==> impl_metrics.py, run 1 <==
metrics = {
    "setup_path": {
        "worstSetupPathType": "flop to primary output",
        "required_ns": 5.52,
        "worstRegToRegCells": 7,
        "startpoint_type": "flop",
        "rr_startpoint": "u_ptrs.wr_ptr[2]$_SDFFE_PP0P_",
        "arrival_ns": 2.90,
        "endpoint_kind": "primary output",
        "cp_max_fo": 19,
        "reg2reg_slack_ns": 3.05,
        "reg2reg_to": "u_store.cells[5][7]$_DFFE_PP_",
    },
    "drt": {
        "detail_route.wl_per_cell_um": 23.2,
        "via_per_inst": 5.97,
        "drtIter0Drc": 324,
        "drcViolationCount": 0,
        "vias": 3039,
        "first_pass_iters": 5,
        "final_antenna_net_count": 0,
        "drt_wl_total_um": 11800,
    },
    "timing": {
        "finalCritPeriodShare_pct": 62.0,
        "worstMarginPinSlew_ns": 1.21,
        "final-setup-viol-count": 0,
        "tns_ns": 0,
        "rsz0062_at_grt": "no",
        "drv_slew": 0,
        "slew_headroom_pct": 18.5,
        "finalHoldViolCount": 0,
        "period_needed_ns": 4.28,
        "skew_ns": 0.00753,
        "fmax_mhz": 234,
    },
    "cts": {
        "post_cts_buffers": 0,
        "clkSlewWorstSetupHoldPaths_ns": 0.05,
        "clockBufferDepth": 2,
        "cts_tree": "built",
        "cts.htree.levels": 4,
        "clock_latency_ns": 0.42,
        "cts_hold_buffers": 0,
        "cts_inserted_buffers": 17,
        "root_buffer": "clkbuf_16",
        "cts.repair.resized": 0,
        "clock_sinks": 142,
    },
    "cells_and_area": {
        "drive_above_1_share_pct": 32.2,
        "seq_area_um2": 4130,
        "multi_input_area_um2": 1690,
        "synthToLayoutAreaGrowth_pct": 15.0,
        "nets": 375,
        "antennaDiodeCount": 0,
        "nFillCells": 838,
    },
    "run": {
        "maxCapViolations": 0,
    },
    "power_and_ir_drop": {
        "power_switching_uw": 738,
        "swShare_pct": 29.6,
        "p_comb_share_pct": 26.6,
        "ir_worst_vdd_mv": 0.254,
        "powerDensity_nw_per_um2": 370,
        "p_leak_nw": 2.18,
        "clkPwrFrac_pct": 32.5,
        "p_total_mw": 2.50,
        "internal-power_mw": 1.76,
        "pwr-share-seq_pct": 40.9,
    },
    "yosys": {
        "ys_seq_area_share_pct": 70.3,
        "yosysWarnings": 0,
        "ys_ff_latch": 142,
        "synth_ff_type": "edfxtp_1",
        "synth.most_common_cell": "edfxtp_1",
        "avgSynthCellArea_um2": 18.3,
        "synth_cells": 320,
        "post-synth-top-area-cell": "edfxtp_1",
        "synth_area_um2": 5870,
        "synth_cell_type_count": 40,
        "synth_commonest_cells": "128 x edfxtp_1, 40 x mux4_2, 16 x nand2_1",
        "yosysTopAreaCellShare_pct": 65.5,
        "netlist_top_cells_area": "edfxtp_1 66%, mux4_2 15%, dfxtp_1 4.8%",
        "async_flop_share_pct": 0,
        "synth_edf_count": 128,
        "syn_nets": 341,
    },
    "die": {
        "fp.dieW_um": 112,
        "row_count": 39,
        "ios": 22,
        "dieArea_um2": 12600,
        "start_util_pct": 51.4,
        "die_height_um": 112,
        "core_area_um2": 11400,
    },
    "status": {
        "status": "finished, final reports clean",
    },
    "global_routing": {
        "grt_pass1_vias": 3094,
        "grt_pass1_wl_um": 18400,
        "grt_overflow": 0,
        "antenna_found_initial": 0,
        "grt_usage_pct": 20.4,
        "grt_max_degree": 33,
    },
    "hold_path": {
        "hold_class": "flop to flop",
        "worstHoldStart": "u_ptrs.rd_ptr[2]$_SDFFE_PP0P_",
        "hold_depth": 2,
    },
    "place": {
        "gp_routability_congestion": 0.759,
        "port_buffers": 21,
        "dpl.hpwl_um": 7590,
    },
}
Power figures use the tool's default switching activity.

▶ **About this task**
Your reply must be the entries above, returned word for word.

▶ **Result for this task**
==> impl_metrics.py, run 1 <==
metrics = {
    "setup_path": {
        "worstSetupPathType": "flop to primary output",
        "required_ns": 5.52,
        "worstRegToRegCells": 7,
        "startpoint_type": "flop",
        "rr_startpoint": "u_ptrs.wr_ptr[2]$_SDFFE_PP0P_",
        "arrival_ns": 2.90,
        "endpoint_kind": "primary output",
        "cp_max_fo": 19,
        "reg2reg_slack_ns": 3.05,
        "reg2reg_to": "u_store.cells[5][7]$_DFFE_PP_",
    },
    "drt": {
        "detail_route.wl_per_cell_um": 23.2,
        "via_per_inst": 5.97,
        "drtIter0Drc": 324,
        "drcViolationCount": 0,
        "vias": 3039,
        "first_pass_iters": 5,
        "final_antenna_net_count": 0,
        "drt_wl_total_um": 11800,
    },
    "timing": {
        "finalCritPeriodShare_pct": 62.0,
        "worstMarginPinSlew_ns": 1.21,
        "final-setup-viol-count": 0,
        "tns_ns": 0,
        "rsz0062_at_grt": "no",
        "drv_slew": 0,
        "slew_headroom_pct": 18.5,
        "finalHoldViolCount": 0,
        "period_needed_ns": 4.28,
        "skew_ns": 0.00753,
        "fmax_mhz": 234,
    },
    "cts": {
        "post_cts_buffers": 0,
        "clkSlewWorstSetupHoldPaths_ns": 0.05,
        "clockBufferDepth": 2,
        "cts_tree": "built",
        "cts.htree.levels": 4,
        "clock_latency_ns": 0.42,
        "cts_hold_buffers": 0,
        "cts_inserted_buffers": 17,
        "root_buffer": "clkbuf_16",
        "cts.repair.resized": 0,
        "clock_sinks": 142,
    },
    "cells_and_area": {
        "drive_above_1_share_pct": 32.2,
        "seq_area_um2": 4130,
        "multi_input_area_um2": 1690,
        "synthToLayoutAreaGrowth_pct": 15.0,
        "nets": 375,
        "antennaDiodeCount": 0,
        "nFillCells": 838,
    },
    "run": {
        "maxCapViolations": 0,
    },
    "power_and_ir_drop": {
        "power_switching_uw": 738,
        "swShare_pct": 29.6,
        "p_comb_share_pct": 26.6,
        "ir_worst_vdd_mv": 0.254,
        "powerDensity_nw_per_um2": 370,
        "p_leak_nw": 2.18,
        "clkPwrFrac_pct": 32.5,
        "p_total_mw": 2.50,
        "internal-power_mw": 1.76,
        "pwr-share-seq_pct": 40.9,
    },
    "yosys": {
        "ys_seq_area_share_pct": 70.3,
        "yosysWarnings": 0,
        "ys_ff_latch": 142,
        "synth_ff_type": "edfxtp_1",
        "synth.most_common_cell": "edfxtp_1",
        "avgSynthCellArea_um2": 18.3,
        "synth_cells": 320,
        "post-synth-top-area-cell": "edfxtp_1",
        "synth_area_um2": 5870,
        "synth_cell_type_count": 40,
        "synth_commonest_cells": "128 x edfxtp_1, 40 x mux4_2, 16 x nand2_1",
        "yosysTopAreaCellShare_pct": 65.5,
        "netlist_top_cells_area": "edfxtp_1 66%, mux4_2 15%, dfxtp_1 4.8%",
        "async_flop_share_pct": 0,
        "synth_edf_count": 128,
        "syn_nets": 341,
    },
    "die": {
        "fp.dieW_um": 112,
        "row_count": 39,
        "ios": 22,
        "dieArea_um2": 12600,
        "start_util_pct": 51.4,
        "die_height_um": 112,
        "core_area_um2": 11400,
    },
    "status": {
        "status": "finished, final reports clean",
    },
    "global_routing": {
        "grt_pass1_vias": 3094,
        "grt_pass1_wl_um": 18400,
        "grt_overflow": 0,
        "antenna_found_initial": 0,
        "grt_usage_pct": 20.4,
        "grt_max_degree": 33,
    },
    "hold_path": {
        "hold_class": "flop to flop",
        "worstHoldStart": "u_ptrs.rd_ptr[2]$_SDFFE_PP0P_",
        "hold_depth": 2,
    },
    "place": {
        "gp_routability_congestion": 0.759,
        "port_buffers": 21,
        "dpl.hpwl_um": 7590,
    },
}
Power figures use the tool's default switching activity.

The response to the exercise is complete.